The Smart Policing Initiative (SPI) is a Bureau of Justice Assistance (BJA)–sponsored initiative that supports law enforcement agencies in building evidence-based, data-driven law enforcement tactics and strategies that are effective, efficient, and economical. Smart Policing represents a strategic approach that brings more “science” into police operations by leveraging innovative applications of analysis, technology, and evidence-based practices.

With the assistance of CNA (BJA's partner in SPI training and technical assistance), SPI sites—law enforcement agencies and research partners—collect and analyze data to devise evidence-based solutions to target serious crime problems, such as street robberies, substance abuse, repeat violent offenders, retaliatory violence, or gun violence. CNA documents lessons learned and research-tested practices, so as to share proven policing innovations nationwide.

Smart Policing Principles and Practices

Five principles and practices guide Smart Policing. These include:  creating sustainable research partnerships; using technology, intelligence, and data in innovative ways; enhancing collaboration within police agencies and with external agencies and the communities they serve; promoting evidence-based practices in police agencies; and advancing policing practice and science. To achieve these goals SPI sites engage in five key Smart Policing practices:

Performance Measurement and Research Partnerships — SPI purposefully requires systematic research on the implementation and outcomes of policing innovations through police-researcher partnerships. Therefore, members of the SPI community improve the quality of their knowledge base about effective police practices and their confidence in research findings by thoroughly documenting implementation activities, improving performance measurement, and measuring outcomes using comparative evaluation strategies and designs.

Outreach and Collaboration — It is not advisable to go forward with a major new policing initiative (especially one that targets offenders or neighborhoods) without public education, outreach, and “buy in.” Thus, SPI emphasizes communication and outreach at all levels of the police organization and with external government and community stakeholders.

Managing and Sustaining Organizational Change —Successfully sustaining organizational innovation is a challenge for all complex organizations like police agencies. Thus, SPI sites must plan for organizational change, anticipate and overcome obstacles to change, and most importantly, insure sustainability of effective organizational innovations.

Strategic Targeting — Successful innovation with SPI requires practitioner-oriented analysis that helps agencies focus on the small percentage of people and places that account for large percentages of crime. victimization, and public harm..

Making Better Use of Intelligence and Other Data and Information Systems — Smart Policing requires adept and efficient use of data, intelligence, and information resources. Comprehensive Smart Policing data goes beyond traditional police information resources; in addition to analyzing data on calls for service, offenses reported, arrests, and complaints; it uses police intelligence as well as research data (e.g., offender- or location-based studies), data from external entities (e.g., hospital, school, and social services databases), and data from external justice agencies (e.g., probation and parole).

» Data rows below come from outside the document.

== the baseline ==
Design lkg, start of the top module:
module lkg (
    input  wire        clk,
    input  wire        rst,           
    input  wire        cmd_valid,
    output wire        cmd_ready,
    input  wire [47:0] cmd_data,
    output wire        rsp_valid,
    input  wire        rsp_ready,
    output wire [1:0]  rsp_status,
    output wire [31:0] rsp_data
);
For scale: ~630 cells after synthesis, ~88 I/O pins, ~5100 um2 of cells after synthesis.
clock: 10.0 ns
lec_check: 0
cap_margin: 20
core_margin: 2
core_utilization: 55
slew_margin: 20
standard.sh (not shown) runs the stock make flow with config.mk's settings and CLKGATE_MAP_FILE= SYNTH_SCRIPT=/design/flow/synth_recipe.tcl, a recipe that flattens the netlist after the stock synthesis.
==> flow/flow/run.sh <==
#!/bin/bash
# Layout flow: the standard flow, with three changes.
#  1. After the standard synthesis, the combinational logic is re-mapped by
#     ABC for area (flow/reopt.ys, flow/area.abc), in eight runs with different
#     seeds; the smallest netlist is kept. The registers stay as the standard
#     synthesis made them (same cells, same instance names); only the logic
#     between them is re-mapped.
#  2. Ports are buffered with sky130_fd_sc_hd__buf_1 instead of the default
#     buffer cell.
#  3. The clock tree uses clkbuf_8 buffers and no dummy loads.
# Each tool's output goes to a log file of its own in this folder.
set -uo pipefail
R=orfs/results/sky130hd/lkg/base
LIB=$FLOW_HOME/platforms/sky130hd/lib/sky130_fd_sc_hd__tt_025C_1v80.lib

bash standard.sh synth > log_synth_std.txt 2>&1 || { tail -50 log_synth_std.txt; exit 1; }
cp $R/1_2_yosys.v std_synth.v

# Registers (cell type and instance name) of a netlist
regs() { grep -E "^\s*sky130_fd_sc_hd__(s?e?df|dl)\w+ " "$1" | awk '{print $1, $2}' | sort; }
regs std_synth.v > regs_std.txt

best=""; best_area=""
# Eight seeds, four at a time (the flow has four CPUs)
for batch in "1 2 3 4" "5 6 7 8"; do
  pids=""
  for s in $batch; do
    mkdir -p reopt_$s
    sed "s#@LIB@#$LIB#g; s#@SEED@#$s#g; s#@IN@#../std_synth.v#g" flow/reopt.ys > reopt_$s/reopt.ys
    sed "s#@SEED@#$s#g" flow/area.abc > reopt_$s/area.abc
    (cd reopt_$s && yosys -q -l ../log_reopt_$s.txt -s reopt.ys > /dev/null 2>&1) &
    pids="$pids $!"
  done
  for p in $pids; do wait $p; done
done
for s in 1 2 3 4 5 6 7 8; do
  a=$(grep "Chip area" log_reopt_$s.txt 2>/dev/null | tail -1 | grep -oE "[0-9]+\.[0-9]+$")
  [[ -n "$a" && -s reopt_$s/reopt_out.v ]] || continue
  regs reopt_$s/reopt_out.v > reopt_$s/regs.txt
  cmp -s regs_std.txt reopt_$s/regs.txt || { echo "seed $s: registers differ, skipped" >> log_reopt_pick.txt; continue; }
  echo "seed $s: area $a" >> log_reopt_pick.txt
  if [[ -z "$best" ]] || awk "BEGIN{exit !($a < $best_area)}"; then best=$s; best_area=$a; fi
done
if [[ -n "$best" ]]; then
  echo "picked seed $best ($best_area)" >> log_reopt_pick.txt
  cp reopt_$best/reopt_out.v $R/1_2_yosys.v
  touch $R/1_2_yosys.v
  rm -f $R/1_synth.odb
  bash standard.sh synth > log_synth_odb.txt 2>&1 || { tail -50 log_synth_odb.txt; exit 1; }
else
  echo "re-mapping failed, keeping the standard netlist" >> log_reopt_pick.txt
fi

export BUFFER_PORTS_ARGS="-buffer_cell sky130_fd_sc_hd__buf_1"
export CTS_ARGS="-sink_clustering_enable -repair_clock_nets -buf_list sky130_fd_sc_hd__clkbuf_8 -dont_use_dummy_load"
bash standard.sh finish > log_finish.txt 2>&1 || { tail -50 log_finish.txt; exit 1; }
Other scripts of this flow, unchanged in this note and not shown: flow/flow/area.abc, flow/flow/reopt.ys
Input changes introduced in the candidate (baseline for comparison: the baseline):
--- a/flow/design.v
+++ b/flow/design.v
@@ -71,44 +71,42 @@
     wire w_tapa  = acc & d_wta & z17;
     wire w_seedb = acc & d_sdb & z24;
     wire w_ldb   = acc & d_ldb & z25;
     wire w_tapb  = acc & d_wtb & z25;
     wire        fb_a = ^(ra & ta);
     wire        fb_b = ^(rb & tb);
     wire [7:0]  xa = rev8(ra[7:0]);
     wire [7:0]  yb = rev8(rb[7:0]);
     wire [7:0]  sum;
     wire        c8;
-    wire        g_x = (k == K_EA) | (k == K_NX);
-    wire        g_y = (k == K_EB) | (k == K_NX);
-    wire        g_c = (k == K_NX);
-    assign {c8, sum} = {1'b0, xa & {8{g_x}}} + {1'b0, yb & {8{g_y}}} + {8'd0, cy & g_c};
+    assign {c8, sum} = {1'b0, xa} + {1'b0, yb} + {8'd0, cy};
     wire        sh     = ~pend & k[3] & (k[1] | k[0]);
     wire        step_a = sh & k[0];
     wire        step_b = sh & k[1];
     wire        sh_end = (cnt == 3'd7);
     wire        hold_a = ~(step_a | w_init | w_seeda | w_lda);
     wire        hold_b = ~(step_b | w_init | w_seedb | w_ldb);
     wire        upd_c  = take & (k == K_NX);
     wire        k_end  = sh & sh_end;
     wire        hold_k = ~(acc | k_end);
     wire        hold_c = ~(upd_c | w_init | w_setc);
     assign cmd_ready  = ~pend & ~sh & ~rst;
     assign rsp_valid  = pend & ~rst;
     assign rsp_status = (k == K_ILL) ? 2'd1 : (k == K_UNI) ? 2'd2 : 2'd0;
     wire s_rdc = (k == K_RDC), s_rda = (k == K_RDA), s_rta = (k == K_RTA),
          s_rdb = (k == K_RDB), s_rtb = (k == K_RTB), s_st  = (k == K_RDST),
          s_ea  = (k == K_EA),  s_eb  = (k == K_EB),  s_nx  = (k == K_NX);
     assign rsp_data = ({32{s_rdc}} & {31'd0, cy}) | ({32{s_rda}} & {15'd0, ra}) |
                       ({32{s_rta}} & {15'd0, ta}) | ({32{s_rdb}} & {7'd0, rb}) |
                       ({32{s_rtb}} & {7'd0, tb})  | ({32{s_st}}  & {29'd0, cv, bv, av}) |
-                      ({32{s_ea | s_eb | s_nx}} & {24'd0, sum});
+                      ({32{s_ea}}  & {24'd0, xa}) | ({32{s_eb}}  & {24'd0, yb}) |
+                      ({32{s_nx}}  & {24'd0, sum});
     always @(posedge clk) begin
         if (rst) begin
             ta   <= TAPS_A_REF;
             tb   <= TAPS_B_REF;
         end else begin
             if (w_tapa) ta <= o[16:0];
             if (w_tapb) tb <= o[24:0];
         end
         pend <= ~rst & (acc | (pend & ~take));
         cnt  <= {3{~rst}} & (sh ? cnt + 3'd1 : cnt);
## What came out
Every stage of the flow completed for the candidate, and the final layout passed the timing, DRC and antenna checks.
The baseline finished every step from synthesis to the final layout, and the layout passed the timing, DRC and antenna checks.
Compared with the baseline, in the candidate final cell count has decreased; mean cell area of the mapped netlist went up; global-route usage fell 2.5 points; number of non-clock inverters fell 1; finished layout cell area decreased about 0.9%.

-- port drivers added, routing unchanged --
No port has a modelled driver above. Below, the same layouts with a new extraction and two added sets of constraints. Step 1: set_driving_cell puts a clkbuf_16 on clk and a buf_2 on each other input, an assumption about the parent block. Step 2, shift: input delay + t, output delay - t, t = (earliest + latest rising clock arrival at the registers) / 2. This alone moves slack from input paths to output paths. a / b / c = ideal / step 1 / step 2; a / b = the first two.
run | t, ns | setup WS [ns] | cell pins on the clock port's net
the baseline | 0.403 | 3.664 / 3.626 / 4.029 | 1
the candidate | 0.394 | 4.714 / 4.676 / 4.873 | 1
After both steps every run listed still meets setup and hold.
This is an optimization exercise on Yosys and OpenROAD, whose aim is small area, not a production implementation. In this exercise RTL edits were held to simulation tests only and were not proved equivalent to the original. No activity file was given, so power comes from the tool's default toggle rates.

--- flow/design.v ---
module kr_scanner (
    input  wire        clk,
    input  wire        rst_n,
    input  wire [7:0]  col_n,
    input  wire        hs_valid,
    input  wire [31:0] hs_data,
    input  wire        wfull,
    output reg  [6:0]  row_n,
    output wire        push,
    output wire [7:0]  push_data,
    output wire        hs_done,
    output wire        halted,
    output wire [1:0]  fatal,
    output wire [2:0]  row_idx,
    output wire [7:0]  lost_byte
);
    localparam [2:0] WAIT_HS = 3'd0,
                     STROBE  = 3'd1,
                     SETTLE  = 3'd2,
                     SAMPLE  = 3'd3,
                     RELEASE = 3'd4,
                     HALTED  = 3'd5;
    localparam [1:0] FATAL_NONE     = 2'd0,
                     FATAL_OVERFLOW = 2'd1,
                     FATAL_INIT     = 2'd2;
    localparam COL_SYNC_STAGES = 2;
    reg [2:0]  sphase;
    reg [2:0]  row;
    reg [2:0]  col;
    reg [15:0] cnt;
    reg [15:0] settle;
    reg [48:0] snap;
    reg [1:0]  sfatal;
    reg [7:0]  lost;
    reg [7:0]  col_s1, col_s2;
    always @(posedge clk) begin
        if (!rst_n) begin
            col_s1 <= 8'hff;
            col_s2 <= 8'hff;
        end else begin
            col_s1 <= col_n;
            col_s2 <= col_s1;
        end
    end
    wire [32:0] hs_round   = {1'b0, hs_data} + 33'd999999;
    wire [32:0] hs_quot    = hs_round / 33'd1000000;
    wire [15:0] settle_new = hs_quot[15:0] + COL_SYNC_STAGES;
    wire [5:0] raw    = {row, col};
    wire       is_key = (raw >= 6'd4) && (raw <= 6'd52);
    wire [5:0] key    = raw - 6'd4;
    wire       pressed = ~col_s2[col];
    wire       edge_seen = is_key && (pressed != snap[key]);
    wire [7:0] evt    = {pressed, 1'b0, key};
    always @(posedge clk) begin
        if (!rst_n) begin
            sphase    <= WAIT_HS;
            row       <= 3'd0;
            col       <= 3'd0;
            cnt       <= 16'd0;
            settle    <= 16'd0;
            snap      <= 49'd0;
            sfatal    <= FATAL_NONE;
            lost      <= 8'd0;
            row_n     <= 7'h7f;
        end else begin
            case (sphase)
                WAIT_HS: begin
                    if (hs_valid) begin
                        if (hs_data == 32'd0) begin
                            sfatal <= FATAL_INIT;
                            row_n  <= 7'h7f;
                            sphase <= HALTED;
                        end else begin
                            settle <= settle_new;
                            row    <= 3'd0;
                            sphase <= STROBE;
                        end
                    end
                end
                STROBE: begin
                    row_n  <= ~(7'd1 << row);
                    col    <= 3'd0;
                    cnt    <= settle;
                    sphase <= SETTLE;
                end
                SETTLE: begin
                    if (cnt <= 16'd1)
                        sphase <= SAMPLE;
                    else
                        cnt <= cnt - 16'd1;
                end
                SAMPLE: begin
                    if (edge_seen) begin
                        snap[key] <= pressed;
                    end
                    if (edge_seen && wfull) begin
                        lost   <= evt;
                        sfatal <= FATAL_OVERFLOW;
                        row_n  <= 7'h7f;
                        sphase <= HALTED;
                    end else begin
                        if (col == 3'd7) begin
                            sphase <= RELEASE;
                        end else begin
                            col    <= col + 3'd1;
                            cnt    <= settle;
                            sphase <= SETTLE;
                        end
                    end
                end
                RELEASE: begin
                    row_n  <= 7'h7f;
                    row    <= (row == 3'd6) ? 3'd0 : row + 3'd1;
                    sphase <= STROBE;
                end
                default: begin
                end
            endcase
        end
    end
    assign push      = (sphase == SAMPLE) && edge_seen && !wfull;
    assign push_data = evt;
    assign hs_done   = (sphase != WAIT_HS);
    assign halted    = (sphase == HALTED);
    assign fatal     = sfatal;
    assign row_idx   = row;
    assign lost_byte = lost;
endmodule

BJA encourages the SPI community to consider the Smart Policing principles and practices as local Smart Policing innovations get underway. Traditional and non-traditional partnerships with public officials, community organizations, and other public service entities are paramount to the successful implementation of economical and effective policing strategies. Smart Policing will benefit an entire community, not only through cost-savings and improvements to public safety problems, but also through the promotion of a sense of community and collaboration.